I was still playing make believe. Chameleon-like, I was able to pretend to be what I thought others wanted me to be. It went along with layering my eyes with six pair of false eyelashes and wearing 6 inch platforms and earrings so heavy that they tore my earlobes.
I did this to impress others and to be valued for my looks, smarmy, sexy attitude and all over style. Often I slept in my makeup so that I wouldn’t have to put it on all over again the next day. Once I left it on too long and developed a sty that closed my left eye and had to be lanced.
I’ve been hiding behind what I think I should be and how I think I should look for most of my life. We didn’t have the kind of money available to dress me the way I wanted or give me a decent haircut, so I was always the toothy kid with curls cut wrong.
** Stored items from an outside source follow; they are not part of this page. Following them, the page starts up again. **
==> config.mk <==
export PLATFORM = sky130hd
export DESIGN_NAME = victim_way_sel
export DESIGN_NICKNAME = d
export VERILOG_FILES = /design/src/rtl/vsel_pkg.sv /design/src/rtl/vsel_touch_gate.sv /design/src/rtl/vsel_plru_store.sv /design/src/rtl/vsel_victim_pick.sv /design/src/rtl/victim_way_sel.sv
export SDC_FILE = /design/constraint.sdc
export NUM_CORES = 1
export LEC_CHECK = 0
export BUFFER_PORTS_ARGS = -buffer_cell sky130_fd_sc_hd__buf_2
export CAP_MARGIN = 15
export CORE_MARGIN = 2
export CORE_UTILIZATION = 64
export CTS_CLUSTER_DIAMETER = 150
export DETAILED_ROUTE_END_ITERATION = 8
export PLACE_DENSITY_LB_ADDON = 0.08
export SYNTH_ARGS = -nofsm -noshare
export SYNTH_HDL_FRONTEND = slang
export SYNTH_HIERARCHICAL = 1
export SYNTH_SLANG_ARGS = --single-unit
==> constraint.sdc <==
create_clock -name clk -period 5.37 [get_ports clk]
set_clock_uncertainty 0.2 [all_clocks]
set_input_delay 1.074 -clock clk [delete_from_list [all_inputs] [get_ports clk]]
set_output_delay 1.074 -clock clk [all_outputs]
set_load 0.01 [all_outputs]
==> src/rtl/vsel_pkg.sv <==
package vsel_pkg;

    parameter int unsigned NUM_WAYS = 4;
    parameter int unsigned NUM_SETS = 16;

    localparam int unsigned WAY_W  = $clog2(NUM_WAYS);
    localparam int unsigned SET_W  = $clog2(NUM_SETS);
    localparam int unsigned TREE_W = NUM_WAYS - 1;
    localparam int unsigned LEVELS = WAY_W;

    typedef logic [NUM_WAYS-1:0] way_mask_t;
    typedef logic [WAY_W-1:0]    way_idx_t;
    typedef logic [SET_W-1:0]    set_idx_t;
    typedef logic [TREE_W-1:0]   tree_t;

    // A touch request after gating by the first-issue flag
    typedef struct packed {
        logic     en;
        set_idx_t set;
        way_idx_t way;
    } touch_t;

    // Where the victim came from
    typedef enum logic [1:0] {
        PICK_NONE    = 2'd0,
        PICK_INVALID = 2'd1,
        PICK_TREE    = 2'd2,
        PICK_SPARE   = 2'd3
    } pick_src_t;

    // Walk the heap-ordered tree: bit 0 of a node goes to the lower half
    function automatic way_idx_t tree_victim(input tree_t t);
        way_idx_t w;
        int unsigned node;
        logic b;
        w    = '0;
        node = 0;
        for (int unsigned lvl = 0; lvl < LEVELS; lvl++) begin
            b = t[node];
            w[WAY_W-1-lvl] = b;
            node = 2 * node + 1 + (b ? 1 : 0);
        end
        return w;
    endfunction

    // Point every node on the path away from the touched way
    function automatic tree_t tree_touch(input tree_t t, input way_idx_t w);
        tree_t r;
        int unsigned node;
        logic b;
        r    = t;
        node = 0;
        for (int unsigned lvl = 0; lvl < LEVELS; lvl++) begin
            b = w[WAY_W-1-lvl];
            r[node] = ~b;
            node = 2 * node + 1 + (b ? 1 : 0);
        end
        return r;
    endfunction

    function automatic way_mask_t lowest_oh(input way_mask_t m);
        way_mask_t neg;
        neg = ~m + way_mask_t'(1);
        return m & neg;
    endfunction

    function automatic way_mask_t idx_to_oh(input way_idx_t w);
        return way_mask_t'(1) << w;
    endfunction

endpackage

==> src/rtl/vsel_touch_gate.sv <==
module vsel_touch_gate
    import vsel_pkg::*;
(
    input  logic     strobe,
    input  logic     first_issue,
    input  set_idx_t set_in,
    input  way_idx_t way_in,
    output touch_t   touch
);
    // Replays and merged requests must not move the history
    always_comb begin
        touch.en  = strobe & first_issue;
        touch.set = set_in;
        touch.way = way_in;
    end
endmodule

==> src/rtl/vsel_plru_store.sv <==
module vsel_plru_store
    import vsel_pkg::*;
(
    input  logic                       clk,
    input  logic                       rst,
    input  touch_t                     hit_touch,
    input  touch_t                     fill_touch,
    input  set_idx_t                   rd_set,
    output tree_t                      rd_tree,
    output logic [NUM_SETS*TREE_W-1:0] state_flat
);
    tree_t trees [NUM_SETS];

    for (genvar s = 0; s < NUM_SETS; s++) begin : g_set
        tree_t nxt;
        logic  hit_here;
        logic  fill_here;

        assign hit_here  = hit_touch.en  && (hit_touch.set  == set_idx_t'(s));
        assign fill_here = fill_touch.en && (fill_touch.set == set_idx_t'(s));

        // Hit first, fill second when both land on this set
        always_comb begin
            nxt = trees[s];
            if (hit_here)  nxt = tree_touch(nxt, hit_touch.way);
            if (fill_here) nxt = tree_touch(nxt, fill_touch.way);
        end

        always_ff @(posedge clk) begin
            if (rst) trees[s] <= '0;
            else     trees[s] <= nxt;
        end

        assign state_flat[s*TREE_W +: TREE_W] = trees[s];
    end

    assign rd_tree = trees[rd_set];
endmodule

==> src/rtl/vsel_victim_pick.sv <==
module vsel_victim_pick
    import vsel_pkg::*;
(
    input  way_mask_t valid,
    input  way_mask_t writable,
    input  tree_t     tree,
    output way_mask_t victim,
    output logic      ok,
    output pick_src_t src
);
    way_mask_t empty_wr;
    way_mask_t tree_oh;

    assign empty_wr = ~valid & writable;
    assign tree_oh  = idx_to_oh(tree_victim(tree));

    always_comb begin
        if (|empty_wr) begin
            victim = lowest_oh(empty_wr);
            src    = PICK_INVALID;
        end else if (|(tree_oh & writable)) begin
            victim = tree_oh;
            src    = PICK_TREE;
        end else if (|writable) begin
            victim = lowest_oh(writable);
            src    = PICK_SPARE;
        end else begin
            victim = '0;
            src    = PICK_NONE;
        end
    end

    assign ok = (src != PICK_NONE);
endmodule

==> src/rtl/victim_way_sel.sv <==
module victim_way_sel
    import vsel_pkg::*;
(
    input  logic                 clk,
    input  logic                 rst,
    input  logic [SET_W-1:0]     pick_set,
    input  logic [NUM_WAYS-1:0]  way_valid,
    input  logic [NUM_WAYS-1:0]  way_writable,
    output logic [NUM_WAYS-1:0]  victim_oh,
    output logic                 victim_ok,
    input  logic                 acc_valid,
    input  logic                 acc_first,
    input  logic [SET_W-1:0]     acc_set,
    input  logic [WAY_W-1:0]     acc_way,
    input  logic                 fill_valid,
    input  logic                 fill_first,
    input  logic [SET_W-1:0]     fill_set,
    input  logic [WAY_W-1:0]     fill_way
);
    touch_t                     hit_t;
    touch_t                     fill_t;
    tree_t                      cur_tree;
    pick_src_t                  pick_src;
    logic [NUM_SETS*TREE_W-1:0] state_flat;

    vsel_touch_gate u_hit_gate (
        .strobe      (acc_valid),
        .first_issue (acc_first),
        .set_in      (acc_set),
        .way_in      (acc_way),
        .touch       (hit_t)
    );

    vsel_touch_gate u_fill_gate (
        .strobe      (fill_valid),
        .first_issue (fill_first),
        .set_in      (fill_set),
        .way_in      (fill_way),
        .touch       (fill_t)
    );

    vsel_plru_store u_store (
        .clk        (clk),
        .rst        (rst),
        .hit_touch  (hit_t),
        .fill_touch (fill_t),
        .rd_set     (pick_set),
        .rd_tree    (cur_tree),
        .state_flat (state_flat)
    );

    vsel_victim_pick u_pick (
        .valid    (way_valid),
        .writable (way_writable),
        .tree     (cur_tree),
        .victim   (victim_oh),
        .ok       (victim_ok),
        .src      (pick_src)
    );
endmodule

==> results.md <==
* Max incr delay on CP at 0.54 ns
* Syn Inst Count at approximately 430
* CP dominant cell by count: buf_2
* Total core area at 5205 um^2
* Area grow syn2layout at 2.252%
* Synth warn at 6
* Die X at 77.96 um
* Lkg Pwr at 1.129 nW
* Largest register FFs at 48
* Final RePlAce weighted congestion at 0.9735
* Setup CP Type: input pin to output port
* CTS root buffer: clkbuf_8
* Setup TNS at 0 ns
* Total track usage at between 30% and 40%
* HP Class: flip-flop to flip-flop
* DRT iter0 DRCs at between 400 and 500
* Synth Area per Inst at 8.104 um^2
* CTS resizes at 0
* Reg with most FFs: u_store/trees
* Vias at 3594
* Power consumption at around 760 uW
* Vias per std cell at 7.395
* Drt pass-1 iters at 7
* Gr ovfl total at 0
* Worst path required time at 4.10 ns
* Worst slew margin at 20.80%
* Largest registers: u_store/trees: 48 flops
* Min Clock Period, post-route at around 4.4 ns
* Worst vdd ir at 136.5 uV
* Final WL at between 10000 and 15000 um
* DR WL/cell at 22.03 um
* Detail Placement HPWL at slightly above 7000 um
* CP top delay family: multiplexers
* Total die area at 6078 um^2
* Max-slew violation count at 0
* Post-CTS Setup Bufs at 0
* Outcome: finished clean
* Post-synthesis instance area at 3501 um^2
* Post-DRT Antenna Nets at 0
* RSZ-0062 raised after global routing: false
* Worst-Skew Late Latency at roughly 0.30 ns
* Final Core Density at 68.77%
* Fmax at 226.2 MHz
* Max Cap Viol at 0
* Drt drc at 0
* Worst-path cell chain: buf_2, mux4_2, a22oi_1, nand3_1, mux2_2, a21oi_2, a32o_1, buf_2
* CP max stage cell: mux4_2
* Num rows at 26
* Crit end category: output port
* Initial antenna violation count at 0
* PwrDens at around 210 nW/um^2
* Worst slew pin tran at 1.188 ns
* Hold buffers post-CTS at 0
* PortBufs at 34
* Cell area after layout at 3580 um^2
* Clock transition at path regs at 0.09 ns
* Global-route wire length before repair at 17410 um
* Starting Density at 67.26%
* Htree depth at 2
* Largest net degree at the start of global routing at 65
* Most frequent cells in the layout: or3_1 (48), dfxtp_1 (48), buf_2 (34), o21ai_0 (34), a311oi_1 (32)
* Critical path arrival at 3.15 ns
* Vias in the first global route at 3300
* Clk buf depth at 2
* N_diodes at 0
* Syn Nets at between 400 and 500
* Die Ht at 77.96 um
* Cts bufs inserted at 5
* Clock sinks at 48
* Io pins at 35
* Placed instance area at 3467 um^2
* Tcrit/Tclk final at 82.31%
* Nets at 445
* Final Hold Vio Count at 0
* Final Setup Violations at 0
* Buf/Inv on CP at 2
* Crit path max fanout at 12
* TritonCTS clock tree: done
* Share of post-route cells with drive strength above 1 at 14.18%
* Critical Path Source Type: input pin
metrics by stage:
step           setup WS [ns]  hold slack (ns)  std cells
3_5_place_dp          0.9512           0.3019        477
5_1_grt               0.7985           0.3464        486
4_1_cts               0.9455           0.3131        485
3_3_place_gp           1.000           0.2975        477
2_1_floorplan          1.326           0.2773        432
6_report              0.9500           0.3241        486
report_power, final:
part | switching (mW) | leakage (nW) | internal (mW)
clock network | 0.129 | 0.0552 | 0.139
registers | 0.00382 | 0.387 | 0.361
logic | 0.0851 | 0.686 | 0.0387
worst paths after layout:
kind / depth (start not counted) / slack [ns] / from / to
worst min-delay path: 2 / 0.32 / u_store/trees[2][2]$_SDFF_PP0_ / u_store/trees[2][2]$_SDFF_PP0_
worst max register to register: 2 / 4.21 / u_store/trees[7][1]$_SDFF_PP0_ / u_store/trees[7][1]$_SDFF_PP0_
worst max-delay path: 8 / 0.95 / pick_set[0] / victim_oh[1]
worst min register to register: 2 / 0.32 / u_store/trees[2][2]$_SDFF_PP0_ / u_store/trees[2][2]$_SDFF_PP0_
cell type report:
| class | count | area (um^2) |
|---|---|---|
| timing repair buffer | 35 | 175.2 |
| tap | 70 | 87.58 |
| clock inverter | 2 | 35.03 |
| inverter | 6 | 22.52 |
| fill | 456 | 1625 |
| sequential | 48 | 960.9 |
| multi-input combinational | 319 | 2226 |
| clock buffer | 6 | 72.57 |
worst min-delay path, delay by kind of cell, from the launching register on:
kind,cells,cell delay [ns]
compound gates,2,0.16
flops,1,0.32
layer usage:
layer	vias up	part of all wire (%)	track usage, %
met1	1674	41	51.33
met4	0	1.7	9.123
met3	23	12	9.302
li1	1637	-	-
met2	260	46	55.34
met5	-	0	0
Power figures use the tool's default switching activity.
I ate my one container of yogurt at lunch sitting in the high school hallway in an effort to lose weight, but then my mother would prepare a peanut butter and jelly sandwich with potato chips as a pre-dinner snack.
Now I’m too thin. I can see my ribs, front and back, and my hip bones jut out, leering. If I were a model, this would be good news. But I no longer believe that old adage that a woman can never be too thin or too rich. Part of me wants to believe that I could never be too rich, but even when I’ve had more discretionary income, I’ve never felt like it was enough.
Which comes down, folks, basically to feeling as if I haven’t been good enough. Period, end of sentence. And I ain’t getting any younger, either, which seems unfair: finally I no longer have to fight fat, but age isn’t going away. I won’t be like the client who came to me years ago and confessed that her real birth year was ten years older than she’d claimed.
I can’t cobble all of the pieces of myself together any longer and call them perfect-especially if I measure the whole against an impossible ideal (thank you Hollywood and botox). So I’ll wait, ponder, sip at each moment like fine wine.
We’re all patchwork quilts, pieces of art, and not all of the pieces initially seem to have flow or symmetry. But each piece, each hurt, each delight, each tear shed, angry word spoken, is part of the whole pattern. If we wrap this living quilt around ourselves, then we are who we are. A true original.
And maybe that’s just the way it’s meant to be.